(Adds quote, Merrill outlook, mortgage delinquency data)
By Justin Grant
NEW YORK, March 25 (Reuters) - U.S. stock futures pointed to a higher open on Tuesday ahead of data that could show the housing crisis has ebbed, while financial shares may benefit further from a raised buyout offer for Bear Stearns <BSC.N>.
Wall Street surged on Monday on news that JPMorgan Chase <JPM.N> boosted its offer for Bear fivefold to $10 a share and on a surprise jump in February U.S. existing home sales data.
European stocks rose sharply on Tuesday, boosted by gains in the financial sector, which saw the raised buyout offer for Bear Stearns as a signal the credit crisis has bottomed out.
"The combination of the Bear Stearns bid ... and just the stability of the market for financials has given confidence to a lot of people," said Rick Meckler, president of investment firm LibertyView Capital Management in Jersey City, New Jersey.

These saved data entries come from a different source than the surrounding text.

From an optimization exercise on the open Yosys and OpenROAD flow, aimed at small area, a short achievable clock period and few clock cycles per item; shortcuts taken in it are not production practice. Only simulation tests tie the RTL to the original design; equivalence was not proved.

## flow/config.mk

```make
export PLATFORM = sky130hd
export DESIGN_NAME = signed_integer_to_radix_digits_unit
export DESIGN_NICKNAME = signed_integer_to_radix_digits_unit
export VERILOG_FILES = /design/flow/design.v
export SDC_FILE = /design/flow/constraint.sdc
export NUM_CORES = 4
export LEC_CHECK = 0
export CAP_MARGIN = 20
export CORE_MARGIN = 2
export CORE_UTILIZATION = 40
export SLEW_MARGIN = 20
```

## flow/constraint.sdc

```tcl
create_clock -name core_clock -period 11.0 [get_ports {clock}]
set_input_delay 2.2000 -clock core_clock [delete_from_list [all_inputs] [get_ports {clock}]]
set_output_delay 2.2000 -clock core_clock [all_outputs]
set_load 0.01 [all_outputs]
```

## flow/design.v

```verilog
`timescale 1ns / 1ps
`default_nettype none
package sitrd_pkg;
   localparam int NUM_W      = 32;
   localparam int SYM_W      = 8;
   localparam int RADIX_W    = 5;
   localparam int DIGIT_W    = 4;
   localparam int SYM_COUNT  = 16;
   localparam int COUNT_W    = 6;
   localparam int MAX_DIGITS = 32;
   localparam int MAX_BASE   = 16;
   localparam int CSR_DATA_W = 64;
   localparam int CSR_ADDR_W = 5;
   localparam logic [1:0] REG_RADIX        = 2'd0;
   localparam logic [1:0] REG_SYMBOLS_LOW  = 2'd1;
   localparam logic [1:0] REG_SYMBOLS_HIGH = 2'd2;
   localparam logic [RADIX_W-1:0]    RADIX_RESET        = 5'd10;
   localparam logic [CSR_DATA_W-1:0] SYMBOLS_LOW_RESET  = 64'h3736_3534_3332_3130;
   localparam logic [CSR_DATA_W-1:0] SYMBOLS_HIGH_RESET = 64'h0000_0000_0000_3938;
   localparam logic [SYM_W-1:0] SYM_PLUS  = 8'h2B;
   localparam logic [SYM_W-1:0] SYM_MINUS = 8'h2D;
   typedef struct packed {
      logic load;
      logic mul;
      logic div;
      logic out_sign;
      logic out_digit;
      logic out_error;
   } dp_cmd_type;
   typedef struct packed {
      logic err;
      logic neg;
      logic mag_zero;
      logic count_zero;
      logic count_full;
      logic last_digit;
   } dp_status_type;
endpackage
`default_nettype wire
`timescale 1ns / 1ps
`timescale 1ns / 1ps
`timescale 1ns / 1ps
`default_nettype none
module signed_integer_to_radix_digits_unit #(
   parameter int MAX_BASE = sitrd_pkg::MAX_BASE
) (
   input  wire logic                                  clock,
   input  wire logic                                  reset,
   input  wire logic                                  req_tvalid,
   output logic                                       req_tready,
   input  wire logic signed [sitrd_pkg::NUM_W-1:0]    req_tdata,
   output logic                                       rsp_tvalid,
   input  wire logic                                  rsp_tready,
   output logic [sitrd_pkg::SYM_W-1:0]                rsp_tdata,
   output logic                                       rsp_tlast,
   output logic                                       rsp_tuser,
   input  wire logic                                  csr_psel,
   input  wire logic                                  csr_penable,
   input  wire logic                                  csr_pwrite,
   input  wire logic [sitrd_pkg::CSR_ADDR_W-1:0]      csr_paddr,
   input  wire logic [sitrd_pkg::CSR_DATA_W-1:0]      csr_pwdata,
   output logic [sitrd_pkg::CSR_DATA_W-1:0]           csr_prdata,
   output logic                                       csr_pready
);
   localparam int QW = 42;    
   localparam int CH = 11;    
   logic [4:0]  radix_ff;
   logic [63:0] symbols_low_ff;
   logic [63:0] symbols_high_ff;
   logic        csr_write;
   logic [1:0]  csr_index;
   assign csr_pready = 1'b1;
   assign csr_write  = csr_psel && csr_penable && csr_pwrite;
   assign csr_index  = csr_paddr[4:3];
   always_ff @(posedge clock) begin
      if (reset) begin
         radix_ff        <= sitrd_pkg::RADIX_RESET;
         symbols_low_ff  <= sitrd_pkg::SYMBOLS_LOW_RESET;
         symbols_high_ff <= sitrd_pkg::SYMBOLS_HIGH_RESET;
      end else if (csr_write) begin
         case (csr_index)
            2'd0:    radix_ff        <= csr_pwdata[4:0];
            2'd1:    symbols_low_ff  <= csr_pwdata;
            2'd2:    symbols_high_ff <= csr_pwdata;
            default: ;
         endcase
      end
   end
   always_comb begin
      case (csr_index)
         2'd0:    csr_prdata = {59'd0, radix_ff};
         2'd1:    csr_prdata = symbols_low_ff;
         2'd2:    csr_prdata = symbols_high_ff;
         default: csr_prdata = '0;
      endcase
   end
   logic [7:0] syms [0:15];
   always_comb begin
      for (int k = 0; k < 8; k++) begin
         syms[k]     = symbols_low_ff[k*8 +: 8];
         syms[k + 8] = symbols_high_ff[k*8 +: 8];
      end
   end
   logic [4:0] n;         
   assign n = (radix_ff > 5'd16) ? 5'd16 : radix_ff;
   logic       cfg_pow2;        
   logic [1:0] cfg_wm1;         
   logic [3:0] cfg_k0, cfg_k1;  
   logic       cfg_n0;          
   logic [3:0] cfg_n;           
   always_ff @(posedge clock) begin
      cfg_pow2 <= (n == 5'd2) || (n == 5'd4) || (n == 5'd8) || (n == 5'd16) || (n < 5'd2);
      cfg_wm1  <= (n <= 5'd2) ? 2'd0 : (n <= 5'd4) ? 2'd1 : (n <= 5'd8) ? 2'd2 : 2'd3;
      cfg_k0   <= n[4:1] + {3'd0, n[0]};
      cfg_k1   <= n[4:1];
      cfg_n0   <= n[0];
      cfg_n    <= n[3:0];
   end
   logic       chk_busy;
   logic [3:0] chk_k;
   logic       chk_bad;
   logic       alpha_ok;
   logic [3:0] sym_idx;
   logic [7:0] sym_out;
   logic [15:0] chk_eq;
   logic       chk_hit;
   logic       chk_end;
   assign sym_out = syms[sym_idx];
   always_comb begin
      for (int j = 0; j < 16; j++)
         chk_eq[j] = (syms[j] == sym_out) && (4'(j) > chk_k) && (5'(j) < n);
      chk_hit = (5'(chk_k) < n) &&
                ((sym_out == 8'h00) || (sym_out == sitrd_pkg::SYM_PLUS) ||
                 (sym_out == sitrd_pkg::SYM_MINUS) || (|chk_eq));
      chk_end = (chk_k == 4'd15) || (5'(chk_k) + 5'd1 >= n);
   end
   always_ff @(posedge clock) begin
      if (reset) begin
         chk_busy <= 1'b0;
         chk_k    <= '0;
         chk_bad  <= 1'b0;
         alpha_ok <= 1'b1;
      end else if (csr_write) begin
         chk_busy <= 1'b1;
         chk_k    <= '0;
         chk_bad  <= 1'b0;
      end else if (chk_busy) begin
         chk_k   <= chk_k + 4'd1;
         chk_bad <= chk_bad || chk_hit;
         if (chk_end) begin
            chk_busy <= 1'b0;
            alpha_ok <= !(chk_bad || chk_hit) && (n >= 5'd2);
         end
      end
   end
   logic [31:0]   x_ff;
   logic          neg_c;
   logic [QW-1:0] q_ff, q_next;
   logic [5:0]    qcnt_ff, qcnt_next;
   logic          c_busy, c_done;      
   logic          dstart;              
   logic [1:0]    cpos_ff, cpos;
   logic [3:0]    r_ff, r_in;
   logic [CH-1:0] cbits, qbits;
   logic [3:0]    r_out;
   logic          digit_ok;            
   logic [3:0]    digit;
   logic          last_digit;
   logic [31:0]   x_next;
   logic          transfer;
   logic          o_free;
   logic nz2, nz1;
   assign nz2 = |x_ff[31:22];
   assign nz1 = |x_ff[21:11];
   assign cpos = dstart ? (nz2 ? 2'd2 : nz1 ? 2'd1 : 2'd0) : cpos_ff;
   assign r_in = dstart ? 4'd0 : r_ff;
   always_comb begin
      case (cpos)
         2'd2:    cbits = {1'b0, x_ff[31:22]};
         2'd1:    cbits = x_ff[21:11];
         default: cbits = x_ff[10:0];
      endcase
   end
   always_comb begin
      logic [3:0] rr, kk, dd;
      logic       bb, ge;
      rr = r_in;
      for (int i = CH - 1; i >= 0; i--) begin
         bb = cbits[i];
         kk = bb ? cfg_k1 : cfg_k0;
         ge = (rr >= kk);
         dd = rr - kk;
         qbits[i] = ge;
         rr = ge ? {dd[2:0], bb ^ cfg_n0} : {rr[2:0], bb};
      end
      r_out = rr;
   end
   logic [31:0] x_shr;
   logic [3:0]  pdigit;
   always_comb begin
      case (cfg_wm1)
         2'd0:    begin x_shr = {1'b0, x_ff[31:1]}; pdigit = {3'b0, x_ff[0]};   end
         2'd1:    begin x_shr = {2'b0, x_ff[31:2]}; pdigit = {2'b0, x_ff[1:0]}; end
         2'd2:    begin x_shr = {3'b0, x_ff[31:3]}; pdigit = {1'b0, x_ff[2:0]}; end
         default: begin x_shr = {4'b0, x_ff[31:4]}; pdigit = x_ff[3:0];         end
      endcase
   end
   always_comb begin
      x_next     = x_ff;
      digit_ok   = 1'b0;
      digit      = '0;
      last_digit = 1'b0;
      if (cfg_pow2) begin
         x_next     = x_shr;
         digit_ok   = 1'b1;
         digit      = pdigit;
         last_digit = (x_shr == '0);
      end else begin
         case (cpos)
            2'd2:    x_next[31:22] = qbits[9:0];
            2'd1:    x_next[21:11] = qbits;
            default: x_next[10:0]  = qbits;
         endcase
         digit_ok   = (cpos == 2'd0);
         digit      = r_out;
         last_digit = (x_ff[31:11] == '0) && (r_in == 4'd0) &&
                      (x_ff[10:4] == '0) && (x_ff[3:0] < cfg_n);
      end
   end
   always_comb begin
      q_next = q_ff;
      if (c_busy && digit_ok) begin
         case (cfg_wm1)
            2'd0:    q_next = {digit[0],   q_ff[QW-1:1]};
            2'd1:    q_next = {digit[1:0], q_ff[QW-1:2]};
            2'd2:    q_next = {digit[2:0], q_ff[QW-1:3]};
            default: q_next = {digit[3:0], q_ff[QW-1:4]};
         endcase
      end
      qcnt_next = qcnt_ff + ((c_busy && digit_ok) ? 6'd1 : 6'd0);
   end
   logic c_finish;    
   assign c_finish  = c_busy && digit_ok && last_digit;
   assign transfer  = (c_finish || c_done) && o_free && !chk_busy;
   assign req_tready = !c_busy && !c_done;
   always_ff @(posedge clock) begin
      if (reset) begin
         c_busy <= 1'b0;
         c_done <= 1'b0;
      end else begin
         if (req_tvalid && req_tready) begin
            c_busy <= 1'b1;
         end else if (c_finish) begin
            c_busy <= 1'b0;
            c_done <= !transfer;
         end else if (transfer) begin
            c_done <= 1'b0;
         end
      end
   end
   always_ff @(posedge clock) begin
      if (req_tvalid && req_tready) begin
         x_ff    <= req_tdata[31] ? (32'd0 - req_tdata) : req_tdata;
         neg_c   <= req_tdata[31];
         qcnt_ff <= '0;
         dstart  <= 1'b1;
         r_ff    <= '0;
         cpos_ff <= '0;
      end else if (c_busy) begin
         x_ff    <= x_next;
         q_ff    <= q_next;
         qcnt_ff <= qcnt_next;
         r_ff    <= r_out;
         dstart  <= digit_ok;
         cpos_ff <= cpos - 2'd1;
      end
   end
   logic [QW-1:0] s_ff;
   logic [5:0]    ocnt;
   logic          osign, oerr, o_valid;
   logic [3:0]    o_digit;
   always_comb begin
      case (cfg_wm1)
         2'd0:    o_digit = {3'b0, s_ff[QW-1]};
         2'd1:    o_digit = {2'b0, s_ff[QW-1:QW-2]};
         2'd2:    o_digit = {1'b0, s_ff[QW-1:QW-3]};
         default: o_digit = s_ff[QW-1:QW-4];
      endcase
   end
   assign sym_idx  = chk_busy ? chk_k : o_digit;
   assign o_free   = !o_valid || (rsp_tready && (oerr || (!osign && ocnt == 6'd1)));
   assign rsp_tvalid = o_valid;
   assign rsp_tdata  = oerr ? 8'h00 : osign ? sitrd_pkg::SYM_MINUS : sym_out;
   assign rsp_tlast  = oerr || (!osign && ocnt == 6'd1);
   assign rsp_tuser  = oerr;
   always_ff @(posedge clock) begin
      if (reset) begin
         o_valid <= 1'b0;
      end else if (transfer) begin
         o_valid <= 1'b1;
      end else if (o_valid && rsp_tready && rsp_tlast) begin
         o_valid <= 1'b0;
      end
   end
   always_ff @(posedge clock) begin
      if (transfer) begin
         s_ff  <= c_done ? q_ff : q_next;
         ocnt  <= c_done ? qcnt_ff : qcnt_next;
         osign <= neg_c && alpha_ok;
         oerr  <= !alpha_ok;
      end else if (o_valid && rsp_tready) begin
         if (osign) begin
            osign <= 1'b0;
         end else begin
            case (cfg_wm1)
               2'd0:    s_ff <= {s_ff[QW-2:0], 1'b0};
               2'd1:    s_ff <= {s_ff[QW-3:0], 2'b0};
               2'd2:    s_ff <= {s_ff[QW-4:0], 3'b0};
               default: s_ff <= {s_ff[QW-5:0], 4'b0};
            endcase
            ocnt <= ocnt - 6'd1;
         end
      end
   end
endmodule
`default_nettype wire
```

## flow/run.sh

```bash
#!/bin/bash
# synth_recipe.tcl (not shown) runs the flow's synth.tcl, then flattens the netlist and writes it again
# the make line also repeats each setting of config.mk as NAME=value (left out here)
make -C /OpenROAD-flow-scripts/flow DESIGN_CONFIG=/design/flow/config.mk WORK_HOME=/design/flow/orfs CLKGATE_MAP_FILE= SYNTH_SCRIPT=/design/flow/synth_recipe.tcl finish
```

==> summary.txt <==
cell type report:
cell class / instances / area share, %
inverters: 98 / 1.33
well taps: 756 / 3.39
clock buffers: 56 / 3.67
clock inverters: 8 / 0.443
diodes: 1 / 0.00896
repair buffers: 377 / 11.8
multi-input cells: 2165 / 53.8
flip-flops and latches: 293 / 25.5
flip-flops by register name, indices dropped and copies added, names as in the netlist, 4 cells and up:
name	cells
x_ff	32
ocnt	6
r_ff	4
symbols_high_ff	64
qcnt_ff	6
cfg_k0	4
symbols_low_ff	64
q_ff	42
s_ff	42
chk_k	4
radix_ff	5
what timing repair did:
action	CTS	global route
pin swaps	26	33
buffers inserted	21	16
resized for setup	46	27
setup endpoints to repair	24	27
worst max-delay path by stage:
stage	from	endpoint	depth (start not counted)
5_1_grt	x_ff[22]$_DFFE_PP_	s_ff[39]$_DFFE_PP_	96
4_1_cts	x_ff[27]$_DFFE_PP_	s_ff[39]$_DFFE_PP_	95
3_3_place_gp	x_ff[25]$_DFFE_PP_	s_ff[39]$_DFFE_PP_	95
6_report	x_ff[23]$_DFFE_PP_	s_ff[40]$_DFFE_PP_	95
3_5_place_dp	x_ff[25]$_DFFE_PP_	s_ff[39]$_DFFE_PP_	95
2_1_floorplan	x_ff[25]$_DFFE_PP_	s_ff[39]$_DFFE_PP_	96
worst max-delay path, delay by kind of cell (launching register included):
kind	cells	cell delay (ps)
xor+xnor	10	1390
fa+ha+maj	23	5870
simple gates	24	3250
buf+inv	5	480
compound gates	31	4070
mux	2	410
flops	1	400
routing by layer:
layer / global-route usage (%) / vias to the layer above / share of wire (%)
met5: 0 / - / 0.037
met2: 44.2 / 1030 / 43
met4: 8.77 / 4 / 2.9
li1: - / 10400 / -
met3: 5.84 / 176 / 9.1
met1: 43.0 / 11200 / 45
placed cells by master, fill, tap and decap left out, types with 12 or more instances in the layout:
master,instances
a22o_1,64
nand3b_1,30
a221oi_1,12
mux4_2,45
mux2i_1,161
dfxtp_1,163
o21ai_0,135
xnor2_1,49
nand2_1,605
nor2b_1,27
o221ai_1,19
nand4_1,21
o211ai_1,21
a22oi_1,25
a21o_1,20
clkbuf_1,15
nand3_1,72
clkbuf_16,36
nor2_1,131
a211oi_1,17
edfxtp_1,125
mux2_2,20
xor2_1,58
ha_1,56
clkdlybuf4s50_1,179
nor3_1,24
or4_1,13
a21oi_1,203
nor4_1,22
inv_1,87
o31ai_1,14
buf_4,193
metrics by stage:
step / TNS [ps]
2_1_floorplan: -87380
3_3_place_gp: -82630
3_5_place_dp: -96330
4_1_cts: -86850
5_1_grt: -108290
6_report: -91050
logic make-up after synthesis:
kind of cell | Yosys count
other | 1
flip-flops | 293
AND/OR/NAND/NOR | 1024
AO/OA/AOI/OAI | 702
adder cells (fa/ha/maj) | 81
XOR/XNOR | 117
buffers and inverters | 304
multiplexers | 240
==> out/results.ini <==
[drt]
wl_per_cell_um = 24.0
drt_wl_total_um = 90000
via_count = 22800
drc = 0
ant_nets = 0
first_pass_iters = 12
avgViaCountPerCell = 6.09
drt_iter0_drc = 2268

[floorplanning]
die_y_um = 243
start_util_pct = 40.4
rows = 87
io_pins = 185
chipWidth_um = 243
die_area_um2 = 58900
design.core.area_um2 = 56400

[sta]
final.min_clock_period_ps = 16160
min_period_over_period_pct = 147
worst_pin_slew_ps = 1190
rsz0062_at_grt = true
hold_viol_final = 0
slew_headroom_pct = 18.6
whs_ps = 468
finalClockSkew_ps = 15.2
finalSetupViolCount = 24
timing.final.ws_setup_ps = -5160
drv_slew = 0
max_freq_mhz = 61.9

[setup_path]
setup.worst_path.class = reg -> reg
crit_slowest_cell = or4_4
critPathRequiredTime_ps = 11280
start_kind = flop
end_kind = flop
critPathMaxStageDelay_ps = 540
timing.rr.end = s_ff[40]$_DFFE_PP_
arrival_ps = 16440
reg2reg_from = x_ff[23]$_DFFE_PP_
crit_fanout = 5
cpMostUsedCell = a21o_1
rrSetupSlack_ps = -5160
reg2reg_depth = 95

[clocking]
htree_levels = 2
cts_inserted_buffers = 36
cts_sinks = 293
clk_latency_ps = 570
clk_path_buf_depth = 3
cts-root-buf = clkbuf_16
cts.clk_slew.worst_paths_ps = 60
cts_hold_buf = 0
cts_tree = done

[synth]
syn-num-nets = 2951
yosys-mux-area-fraction_pct = 13.2
synth_xor_area_share_pct = 4.50
synth_edf_count = 125
synth_compound_area_share_pct = 20.8
ys.flop_type = dfxtp_1
syn_avg_cell_area_um2 = 8.25
synth_simple_gate_area_share_pct = 19.9
synthAdderAreaFrac_pct = 4.81
synth_seq_cells = 293
synth-seq-area-share_pct = 31.3
yosysUniqueCellTypes = 99
yosys-top-cells-count = nand2_1 (613), a21oi_1 (218), dfxtp_1 (168), mux2i_1 (165), o21ai_0 (146)
synth.top_cell.area_share_pct = 16.5
synthTopCellsByArea = edfxtp_1 (16%), dfxtp_1 (15%), nand2_1 (10%), mux2i_1 (7.3%), a21oi_1 (4.8%)
async_reset_ff_share_pct = 0
yosysMostFrequentCell = nand2_1
synth_top_area_cell = edfxtp_1
syn_area_um2 = 22800
synth_top_family_by_area = compound AO/OA/AOI/OAI gates
synth_cells = 2762
ys_warn_count = 2

[place]
pre_cts_ws_ps = -5390
placed_area_um2 = 26100
dpl.hpwl_um = 64600
dp.cells = 3652
gp_congestion = 1.02
port_buffers = 180

[final_layout]
drive_gt1_share_pct = 15.6
area_growth_syn_to_layout_pct = 22.7
regArea_um2 = 7130
fin_util_pct = 49.5
design_area_um2 = 27900
n_fill_cell = 5350
instances_no_fill = 3754
final_nets = 3160
multi_input_area_um2 = 15000

[grt]
track_usage_pct = 29.5
antenna_found_initial = 2
overflow = 0
grt_start_max_net_pins = 96
grt_pass1_vias = 21900
grt_pass1_wl_um = 135000

[min_path]
min-delay-start = chk_bad$_SDFFE_PP0P_
min_path_cells = 1
min_path_type = reg -> reg
min_to = alpha_ok$_SDFFE_PP1P_

[status]
outcome = failed layout checks
failed_checks = negative setup slack

[job]
max-cap-violations = 0

Testbench counts, summed over its fixed seeds: cycles 54,100, items 4,800.

## what the ideal ports hide
Ports are ideal in the flow. The routed layout listed here was re-timed in OpenROAD. Step 1, drivers: a clkbuf_16 drives clock and a buf_2 each remaining input, both assumed. Step 2 times the ports against the registers' clock, not the clock port: input delays grow and output delays shrink by t, the midpoint of the rising clock arrivals with the driver on. a / b / c = no drivers / after step 1 / after step 2; a / b = the first two.
t, ns: 0.619
setup WS [ns]: -5.161 / -5.161 / -5.161
hold slack, ns: 0.468 / 0.468 / 0.468
latest minus earliest clock arrival (ns): 0.022 / 0.023
For this run, drivers alone change the setup slack by 0.000 ns; drivers and shift together by 0.000 ns.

"Today looks like more of the same with bank rallies in Europe and the rally in Asia."
Underlying confidence in the market is still shaky, however, as Monday's data showed the steepest year-on-year drop in home prices since 1968.
The S&P 500 stock index has fallen about 8 percent this year, weighed down by a slide in a financial sector battered by the growing impact of the credit crunch on balance sheets.

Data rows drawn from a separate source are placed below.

This design comes from an exercise in tuning for small area, a short achievable clock period and few clock cycles per item on the open sky130 flow, not from production work. The RTL was checked by simulation tests, not by an equivalence proof against the original design. Power figures rest on the tool's default switching activity, not on a simulated workload.

--- flow/config.mk ---
export PLATFORM = sky130hd
export DESIGN_NAME = calc_top
export DESIGN_NICKNAME = calc_top
export VERILOG_FILES = /design/flow/design.v
export SDC_FILE = /design/flow/constraint.sdc
export NUM_CORES = 4
export LEC_CHECK = 0
export CAP_MARGIN = 20
export CORE_MARGIN = 2
export CORE_UTILIZATION = 40
export SETUP_SLACK_MARGIN = 2.3
export SLEW_MARGIN = 20
export SYNTH_HIERARCHICAL = 1
export SYNTH_MINIMUM_KEEP_SIZE = 0
--- flow/constraint.sdc ---
create_clock -name core_clock -period 5.0 [get_ports {c_clk}]
set_input_delay 1.0000 -clock core_clock [delete_from_list [all_inputs] [get_ports {c_clk}]]
set_output_delay 1.0000 -clock core_clock [all_outputs]
set_load 0.01 [all_outputs]
This is an optimization exercise on Yosys and OpenROAD, whose aim is a short achievable clock period and few clock cycles, not a production implementation. RTL that was checked went through simulation tests only; none was proved equivalent to the original. Power is estimated from default activity; no workload was simulated.

==> flow/design.v (excerpt) <==
module cpuTop (
	input  logic        clk,
	input  logic        rst,
	input  logic [17:0] wbDatIn,
	input  logic        wbAck,
	output logic [15:0] wbAdr,
	output logic [15:0] wbDatOut,
	output logic        wbWe,
	output logic        wbCyc,
	output logic        wbStb
);
Settings: LEC_CHECK=0, CAP_MARGIN=20, CORE_MARGIN=2, CORE_UTILIZATION=40, CTS_CLUSTER_DIAMETER=60, CTS_CLUSTER_SIZE=24, SLEW_MARGIN=20; clock period 11.0 ns.
standard.sh (not shown) runs the stock make flow with config.mk's settings and CLKGATE_MAP_FILE= SYNTH_SCRIPT=/design/flow/synth_recipe.tcl, a recipe that flattens the netlist after the stock synthesis.
==> flow/flow/run.sh <==
#!/bin/bash
set -euo pipefail
bash standard.sh SETUP_SLACK_MARGIN=7.6 "BUFFER_PORTS_ARGS=-buffer_cell sky130_fd_sc_hd__buf_4" finish > make_finish.log 2>&1
The first run passed the timing, design-rule and antenna checks.
Testbench counts at the start, summed over its fixed seeds: cycles 42,349.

JPMorgan said it expects additional write-downs in Merrill Lynch's <MER.N> mortgage portfolio, and it lowered its earnings forecast for the brokerage.
Merrill Lynch said in January that as of the end of 2007, it had about $3.45 billion of exposure to bond insurers for portfolios of asset-backed securities.
Meanwhile, major mortgage financier Freddie Mac <FRE.N> said the single-family delinquency rate for all home loans rose in January from December. For more see [
]."Things are looking a little better ... but at the same time there is a lot that has got investors unnerved," said Peter Dunay, chief investment strategist at Meridian Partners in New York, adding:
"There probably will be some sharp declines ahead as we work out and build this bottom for the financials."
Nevertheless, investors were hopeful ahead of a monthly index of U.S. home prices and a gauge of U.S. consumer confidence, which has waned in recent quarters.
S&P 500 futures <SPc1> were up 1.40 points, above fair value, a formula to evaluate pricing taking into account interest rates, dividends and time to expiration on contract. Dow Jones industrial average futures <DJc1> rose 4 points, and Nasdaq futures <NDc1> gained 6.75 points.
Standard & Poor's is due to release the S&P/Case-Shiller home price index at 9 a.m. (1300 GMT), followed by the Conference Board's March index of consumer confidence at 10 a.m. (1400 GMT).